▶ Brief:
Check every line of the entries below for the word "registered", and copy the ones that have it.

▶ Provided data:
File: config.mk
export PLATFORM = sky130hd
export DESIGN_NAME = attributed_parameter_register_bank
export DESIGN_NICKNAME = d
export VERILOG_FILES = /design/src/apr_pkg.sv /design/src/attributed_parameter_register_bank.sv
export SDC_FILE = /design/constraint.sdc
export NUM_CORES = 1
export LEC_CHECK = 0
export BUFFER_PORTS_ARGS = -buffer_cell sky130_fd_sc_hd__buf_2
export CAP_MARGIN = 30
export CORE_MARGIN = 2
export CORE_UTILIZATION = 29
export DETAILED_ROUTE_END_ITERATION = 7
export PLACE_DENSITY = 0.48
export SLEW_MARGIN = 0
export SYNTH_ARGS = -nofsm -noshare
export SYNTH_HDL_FRONTEND = slang
export SYNTH_SLANG_ARGS = --single-unit
File: constraint.sdc
create_clock -name i_clk -period 7.6 [get_ports i_clk]
set_input_delay 1.52 -clock i_clk [delete_from_list [all_inputs] [get_ports i_clk]]
set_output_delay 1.52 -clock i_clk [all_outputs]
set_load 0.02 [all_outputs]
$ cat src/rtl/fttp_pkg.sv
// Shared types and constants for the file transfer packet parser.
// Has no dependencies; every other file in rtl/ imports it.
`timescale 1ns / 1ps

package fttp_pkg;

  // Default configuration.
  localparam int NAME_BYTES_DEF = 256;
  localparam int SIZE_BITS_DEF  = 32;

  // Result queue geometry.
  localparam int OQ_DEPTH = 4;
  localparam int OQ_AW    = $clog2(OQ_DEPTH);
  localparam int OQ_CW    = $clog2(OQ_DEPTH + 1);

  // Control byte values.
  localparam logic [7:0] CTRL_START = 8'd1;
  localparam logic [7:0] CTRL_DATA  = 8'd2;
  localparam logic [7:0] CTRL_END   = 8'd3;

  // Field tags.
  localparam logic [7:0] TAG_SIZE = 8'd0;
  localparam logic [7:0] TAG_NAME = 8'd1;

  // Packet kinds.
  localparam logic [1:0] KIND_START   = 2'd0;
  localparam logic [1:0] KIND_DATA    = 2'd1;
  localparam logic [1:0] KIND_END     = 2'd2;
  localparam logic [1:0] KIND_UNKNOWN = 2'd3;

  // Verdict status codes.
  localparam logic [2:0] ST_OK      = 3'd0;
  localparam logic [2:0] ST_UNKNOWN = 3'd1;
  localparam logic [2:0] ST_TRUNC   = 3'd2;
  localparam logic [2:0] ST_LEN     = 3'd3;
  localparam logic [2:0] ST_SIZE    = 3'd4;
  localparam logic [2:0] ST_NAME    = 3'd5;
  localparam logic [2:0] ST_LONG    = 3'd6;

  // Result kinds.
  localparam logic RES_PAYLOAD = 1'b0;
  localparam logic RES_VERDICT = 1'b1;

  localparam logic [16:0] COUNT_MAX = 17'h1FFFF;

  typedef struct packed {
    logic [7:0] in_byte;
    logic       last_byte;
  } pkt_t;

  typedef struct packed {
    logic        result_kind;
    logic [7:0]  payload_byte;
    logic [1:0]  packet_kind;
    logic [2:0]  status;
    logic [31:0] size_value;
    logic [15:0] declared_length;
    logic        verdict_last;
  } res_t;

  // What the parse stage hands to the verdict stage for one byte.
  typedef struct packed {
    logic        clear;
    logic [2:0]  code;
    logic        name_fail;
    logic        cmp_en;
    logic [7:0]  in_byte;
    logic        emit;
    logic        verdict;
    logic [1:0]  kind;
    logic [31:0] size_value;
    logic [15:0] declared_length;
  } stage_t;

  // Up to two result words written into the queue in one cycle.
  typedef struct packed {
    logic [1:0] count;
    res_t       first;
    res_t       second;
  } push_t;

endpackage

$ cat src/rtl/file_transfer_packet_parser.sv
// Top level of the file transfer packet parser.
// Depends on fttp_pkg, fttp_parse, fttp_verdict and fttp_out_queue.
`timescale 1ns / 1ps

//  channel   | valid      | stall      | word type | carries
//  ----------+------------+------------+-----------+---------------------------------
//  packet in | pkt_valid  | pkt_stall  | pkt_t     | one packet byte and its last flag
//  result    | res_valid  | res_stall  | res_t     | a payload byte or a packet verdict
//
// One packet byte is taken every cycle while pkt_stall is low. The parse stage updates the field
// registers and issues the name store read on the edge that takes the byte;
// the verdict stage resolves the error code from that registered stage word, and its result
// words are registered into the result queue before they are offered. A byte that ends
// a data packet can yield two words; the four-entry result queue absorbs them and input
// stalls only while the queue holds more than two words. Reset is synchronous: control
// registers clear, the name store is not cleared because an end packet only reads bytes
// that a start packet has written.

module file_transfer_packet_parser import fttp_pkg::*; #(
  parameter int NAME_BYTES = NAME_BYTES_DEF,
  parameter int SIZE_BITS  = SIZE_BITS_DEF
) (
  input  logic clk,
  input  logic rst,
  input  logic pkt_valid,
  output logic pkt_stall,
  input  pkt_t pkt_word,
  output logic res_valid,
  input  logic res_stall,
  output res_t res_word
);

  // Parse stage to verdict stage: one registered word per accepted byte,
  // plus the name store read data that lines up with it.
  logic       s2_valid;
  stage_t     s2;
  logic [7:0] name_rd;
  logic       s2_take;

  // Verdict stage to result queue.
  push_t push;
  logic  room;

  fttp_parse #(
    .NAME_BYTES (NAME_BYTES),
    .SIZE_BITS  (SIZE_BITS)
  ) u_parse (
    .clk       (clk),
    .rst       (rst),
    .pkt_valid (pkt_valid),
    .pkt_stall (pkt_stall),
    .pkt_word  (pkt_word),
    .s2_valid  (s2_valid),
    .s2        (s2),
    .name_rd   (name_rd),
    .s2_take   (s2_take)
  );

  fttp_verdict u_verdict (
    .clk      (clk),
    .rst      (rst),
    .s2_valid (s2_valid),
    .s2       (s2),
    .name_rd  (name_rd),
    .room     (room),
    .s2_take  (s2_take),
    .push     (push)
  );

  fttp_out_queue u_out_queue (
    .clk       (clk),
    .rst       (rst),
    .push      (push),
    .room      (room),
    .res_valid (res_valid),
    .res_stall (res_stall),
    .res_word  (res_word)
  );

endmodule

$ cat src/rtl/fttp_parse.sv
// Parse stage: byte-level state machine, field registers and the file name store.
// Depends on fttp_pkg.
`timescale 1ns / 1ps

module fttp_parse import fttp_pkg::*; #(
  parameter int NAME_BYTES = NAME_BYTES_DEF,
  parameter int SIZE_BITS  = SIZE_BITS_DEF
) (
  input  logic   clk,
  input  logic   rst,
  input  logic   pkt_valid,
  output logic   pkt_stall,
  input  pkt_t   pkt_word,
  output logic   s2_valid,
  output stage_t s2,
  output logic [7:0] name_rd,
  input  logic   s2_take
);

  localparam int LW = $clog2(NAME_BYTES + 1);
  localparam int AW = $clog2(NAME_BYTES);
  localparam logic [8:0] NB9 = 9'(NAME_BYTES);

  typedef enum logic [7:0] {
    PH_CTRL    = 8'b0000_0001,
    PH_TAG     = 8'b0000_0010,
    PH_LEN     = 8'b0000_0100,
    PH_VALUE   = 8'b0000_1000,
    PH_DHI     = 8'b0001_0000,
    PH_DLO     = 8'b0010_0000,
    PH_PAYLOAD = 8'b0100_0000,
    PH_SKIP    = 8'b1000_0000
  } phase_t;

  phase_t                 phase, phase_next;
  logic [1:0]             ptype, ptype_next;
  logic [7:0]             field_tag, field_tag_next;
  logic [7:0]             field_rem, field_rem_next;
  logic [SIZE_BITS-1:0]   size_acc, size_acc_next;
  logic [SIZE_BITS-1:0]   stored_size, stored_size_next;
  logic [LW-1:0]          stored_len, stored_len_next;
  logic [7:0]             name_pos, name_pos_next;
  logic [15:0]            data_len, data_len_next;
  logic [16:0]            data_count, data_count_next;

  logic [7:0] name_mem [NAME_BYTES];

  logic   accept;
  logic   is_start;
  logic   finish;
  logic   mem_we;
  logic [2:0] code_tlv, code_last;
  stage_t s2_next;

  assign accept    = pkt_valid && (!s2_valid || s2_take);
  assign pkt_stall = s2_valid && !s2_take;
  assign is_start  = (ptype == KIND_START);

  always_comb begin
    phase_next       = phase;
    ptype_next       = ptype;
    field_tag_next   = field_tag;
    field_rem_next   = field_rem;
    size_acc_next    = size_acc;
    stored_size_next = stored_size;
    stored_len_next  = stored_len;
    name_pos_next    = name_pos;
    data_len_next    = data_len;
    data_count_next  = data_count;
    code_tlv         = ST_OK;
    code_last        = ST_OK;
    finish           = 1'b0;
    mem_we           = 1'b0;
    s2_next          = '0;
    s2_next.in_byte  = pkt_word.in_byte;
    s2_next.verdict  = pkt_word.last_byte;

    case (phase)
      PH_CTRL: begin
        s2_next.clear   = 1'b1;
        size_acc_next   = '0;
        data_len_next   = '0;
        data_count_next = '0;
        field_tag_next  = '0;
        field_rem_next  = '0;
        name_pos_next   = '0;
        if (pkt_word.in_byte == CTRL_START) begin
          ptype_next = KIND_START;
          phase_next = PH_TAG;
        end else if (pkt_word.in_byte == CTRL_END) begin
          ptype_next = KIND_END;
          phase_next = PH_TAG;
        end else if (pkt_word.in_byte == CTRL_DATA) begin
          ptype_next = KIND_DATA;
          phase_next = PH_DHI;
        end else begin
          ptype_next = KIND_UNKNOWN;
          phase_next = PH_SKIP;
          code_tlv   = ST_UNKNOWN;
        end
      end
      PH_DHI: begin
        data_len_next = {pkt_word.in_byte, 8'h00};
        phase_next    = PH_DLO;
      end
      PH_DLO: begin
        data_len_next = {data_len[15:8], pkt_word.in_byte};
        phase_next    = PH_PAYLOAD;
      end
      PH_PAYLOAD: begin
        s2_next.emit = (data_count < {1'b0, data_len});
        if (data_count != COUNT_MAX) begin
          data_count_next = data_count + 17'd1;
        end
      end
      PH_SKIP: begin
        phase_next = PH_SKIP;
      end
      PH_TAG: begin
        field_tag_next = pkt_word.in_byte;
        phase_next     = PH_LEN;
      end
      PH_LEN: begin
        field_rem_next = pkt_word.in_byte;
        name_pos_next  = '0;
        if (field_tag == TAG_SIZE) begin
          size_acc_next = '0;
        end
        if (field_tag == TAG_NAME) begin
          if (is_start && ({1'b0, pkt_word.in_byte} > NB9)) begin
            code_tlv = ST_LONG;
          end
          if (!is_start && ({1'b0, pkt_word.in_byte} != 9'(stored_len))) begin
            code_tlv = ST_NAME;
          end
        end
        if (pkt_word.in_byte == 8'd0) begin
          finish = 1'b1;
        end else begin
          phase_next = PH_VALUE;
        end
      end
      PH_VALUE: begin
        if (field_tag == TAG_SIZE) begin
          size_acc_next = {size_acc[SIZE_BITS-9:0], pkt_word.in_byte};
        end else if (field_tag == TAG_NAME) begin
          if (is_start) begin
            mem_we = ({1'b0, name_pos} < NB9);
          end else if (({1'b0, name_pos} >= 9'(stored_len)) ||
                       ({1'b0, name_pos} >= NB9)) begin
            s2_next.name_fail = 1'b1;
          end else begin
            s2_next.cmp_en = 1'b1;
          end
        end
        name_pos_next  = name_pos + 8'd1;
        field_rem_next = field_rem - 8'd1;
        if (field_rem == 8'd1) begin
          finish = 1'b1;
        end
      end
      default: begin
        phase_next = PH_CTRL;
      end
    endcase

    // A completed field is stored (start) or checked against the store (end).
    if (finish) begin
      if (field_tag == TAG_SIZE) begin
        if (is_start) begin
          stored_size_next = size_acc_next;
        end else if (size_acc_next != stored_size) begin
          code_tlv = ST_SIZE;
        end
      end else if (field_tag == TAG_NAME && is_start) begin
        stored_len_next = ({1'b0, name_pos_next} > NB9) ? LW'(NAME_BYTES)
                                                        : LW'(name_pos_next);
      end
      phase_next = PH_TAG;
    end

    if (pkt_word.last_byte) begin
      s2_next.kind = ptype_next;
      if (ptype_next == KIND_START || ptype_next == KIND_END) begin
        if (phase_next != PH_TAG) begin
          code_last = ST_TRUNC;
        end
        s2_next.size_value = 32'(size_acc_next);
      end else if (ptype_next == KIND_DATA) begin
        if (phase_next == PH_DHI || phase_next == PH_DLO) begin
          code_last = ST_TRUNC;
        end else if (data_count_next != {1'b0, data_len_next}) begin
          code_last = ST_LEN;
        end
        s2_next.declared_length = data_len_next;
      end
      phase_next = PH_CTRL;
    end

    s2_next.code = (code_tlv != ST_OK) ? code_tlv : code_last;
  end

  always_ff @(posedge clk) begin
    if (rst) begin
      phase       <= PH_CTRL;
      ptype       <= KIND_START;
      field_tag   <= '0;
      field_rem   <= '0;
      size_acc    <= '0;
      stored_size <= '0;
      stored_len  <= '0;
      name_pos    <= '0;
      data_len    <= '0;
      data_count  <= '0;
      s2_valid    <= 1'b0;
    end else begin
      if (accept) begin
        phase       <= phase_next;
        ptype       <= ptype_next;
        field_tag   <= field_tag_next;
        field_rem   <= field_rem_next;
        size_acc    <= size_acc_next;
        stored_size <= stored_size_next;
        stored_len  <= stored_len_next;
        name_pos    <= name_pos_next;
        data_len    <= data_len_next;
        data_count  <= data_count_next;
        s2_valid    <= 1'b1;
      end else if (s2_take) begin
        s2_valid <= 1'b0;
      end
    end
  end

  always_ff @(posedge clk) begin
    if (accept) begin
      s2 <= s2_next;
    end
  end

  // Name store: written by start packets, read in the parse stage ahead of the compare in the verdict stage.
  always_ff @(posedge clk) begin
    if (accept && mem_we) begin
      name_mem[name_pos[AW-1:0]] <= pkt_word.in_byte;
    end
    if (accept && s2_next.cmp_en) begin
      name_rd <= name_mem[name_pos[AW-1:0]];
    end
  end

  a_last_returns: assert property (@(posedge clk) disable iff (rst)
    accept && pkt_word.last_byte |=> phase == PH_CTRL)
    else $error("phase did not return to control after a final byte");

  a_len_bound: assert property (@(posedge clk) disable iff (rst)
    9'(stored_len) <= NB9)
    else $error("stored name length exceeds the store");

endmodule

$ cat src/rtl/fttp_verdict.sv
// Verdict stage: resolves the sticky error code and forms the result words.
// Depends on fttp_pkg.
`timescale 1ns / 1ps

module fttp_verdict import fttp_pkg::*; (
  input  logic       clk,
  input  logic       rst,
  input  logic       s2_valid,
  input  stage_t     s2,
  input  logic [7:0] name_rd,
  input  logic       room,
  output logic       s2_take,
  output push_t      push
);

  logic [2:0] error_code, error_next;
  logic       name_bad;
  res_t       pay_word, ver_word;

  assign s2_take  = s2_valid && room;
  assign name_bad = s2.name_fail || (s2.cmp_en && (name_rd != s2.in_byte));

  always_comb begin
    // The first error of a packet is kept; a name mismatch on this byte
    // ranks ahead of anything else the byte raises.
    error_next = s2.clear ? ST_OK : error_code;
    if (error_next == ST_OK && name_bad) begin
      error_next = ST_NAME;
    end
    if (error_next == ST_OK) begin
      error_next = s2.code;
    end

    pay_word                 = '0;
    pay_word.result_kind     = RES_PAYLOAD;
    pay_word.payload_byte    = s2.in_byte;
    pay_word.packet_kind     = KIND_DATA;
    pay_word.status          = ST_OK;
    pay_word.verdict_last    = !s2.verdict;

    ver_word                 = '0;
    ver_word.result_kind     = RES_VERDICT;
    ver_word.packet_kind     = s2.kind;
    ver_word.status          = error_next;
    ver_word.size_value      = s2.size_value;
    ver_word.declared_length = s2.declared_length;
    ver_word.verdict_last    = 1'b1;

    push        = '0;
    push.second = ver_word;
    if (s2.emit) begin
      push.first = pay_word;
      push.count = s2.verdict ? 2'd2 : 2'd1;
    end else if (s2.verdict) begin
      push.first = ver_word;
      push.count = 2'd1;
    end
    if (!s2_take) begin
      push.count = 2'd0;
    end
  end

  always_ff @(posedge clk) begin
    if (rst) begin
      error_code <= ST_OK;
    end else if (s2_take) begin
      error_code <= error_next;
    end
  end

  a_error_sticks: assert property (@(posedge clk) disable iff (rst)
    s2_take && !s2.clear && error_code != ST_OK |=> error_code == $past(error_code))
    else $error("error code changed within a packet after the first error");

endmodule

$ cat src/rtl/fttp_out_queue.sv
// Four-entry result queue between the verdict stage and the result port.
// Depends on fttp_pkg.
`timescale 1ns / 1ps

module fttp_out_queue import fttp_pkg::*; (
  input  logic  clk,
  input  logic  rst,
  input  push_t push,
  output logic  room,
  output logic  res_valid,
  input  logic  res_stall,
  output res_t  res_word
);

  res_t             q [OQ_DEPTH];
  logic [OQ_AW-1:0] wp, rp;
  logic [OQ_CW-1:0] count;
  logic             pop;

  assign res_valid = (count != '0);
  assign res_word  = q[rp];
  assign pop       = res_valid && !res_stall;
  assign room      = (count <= OQ_CW'(OQ_DEPTH - 2));

  always_ff @(posedge clk) begin
    if (push.count != 2'd0) begin
      q[wp] <= push.first;
    end
    if (push.count == 2'd2) begin
      q[wp + OQ_AW'(1)] <= push.second;
    end
  end

  always_ff @(posedge clk) begin
    if (rst) begin
      wp    <= '0;
      rp    <= '0;
      count <= '0;
    end else begin
      wp    <= wp + OQ_AW'(push.count);
      rp    <= rp + OQ_AW'(pop);
      count <= count + OQ_CW'(push.count) - OQ_CW'(pop);
    end
  end

  a_no_overflow: assert property (@(posedge clk) disable iff (rst)
    count <= OQ_CW'(OQ_DEPTH))
    else $error("result queue overflow");

  a_push_room: assert property (@(posedge clk) disable iff (rst)
    push.count != 2'd0 |-> count <= OQ_CW'(OQ_DEPTH - 2))
    else $error("push into result queue without room for two words");

endmodule
$ cat config.mk
export PLATFORM = sky130hd
export DESIGN_NAME = file_transfer_packet_parser
export DESIGN_NICKNAME = d
export VERILOG_FILES = /design/src/rtl/fttp_pkg.sv /design/src/rtl/file_transfer_packet_parser.sv /design/src/rtl/fttp_parse.sv /design/src/rtl/fttp_verdict.sv /design/src/rtl/fttp_out_queue.sv
export SDC_FILE = /design/constraint.sdc
export NUM_CORES = 2
export LEC_CHECK = 0
export BUFFER_PORTS_ARGS = -buffer_cell sky130_fd_sc_hd__buf_2
export CAP_MARGIN = 20
export CORE_MARGIN = 2
export CORE_UTILIZATION = 44
export CTS_CLUSTER_SIZE = 30
export DETAILED_ROUTE_END_ITERATION = 8
export PLACE_DENSITY_LB_ADDON = 0.08
export SYNTH_ARGS = -nofsm -noshare
export SYNTH_HDL_FRONTEND = slang
export SYNTH_HIERARCHICAL = 1
export SYNTH_SLANG_ARGS = --single-unit
$ cat constraint.sdc
create_clock -name clk -period 4.3 [get_ports clk]
set_input_delay 0.86 -clock clk [delete_from_list [all_inputs] [get_ports clk]]
set_output_delay 0.86 -clock clk [all_outputs]
set_load 0.1 [all_outputs]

▶ Answer below:
// the verdict stage resolves the error code from that registered stage word, and its result
// words are registered into the result queue before they are offered. A byte that ends
  // Parse stage to verdict stage: one registered word per accepted byte,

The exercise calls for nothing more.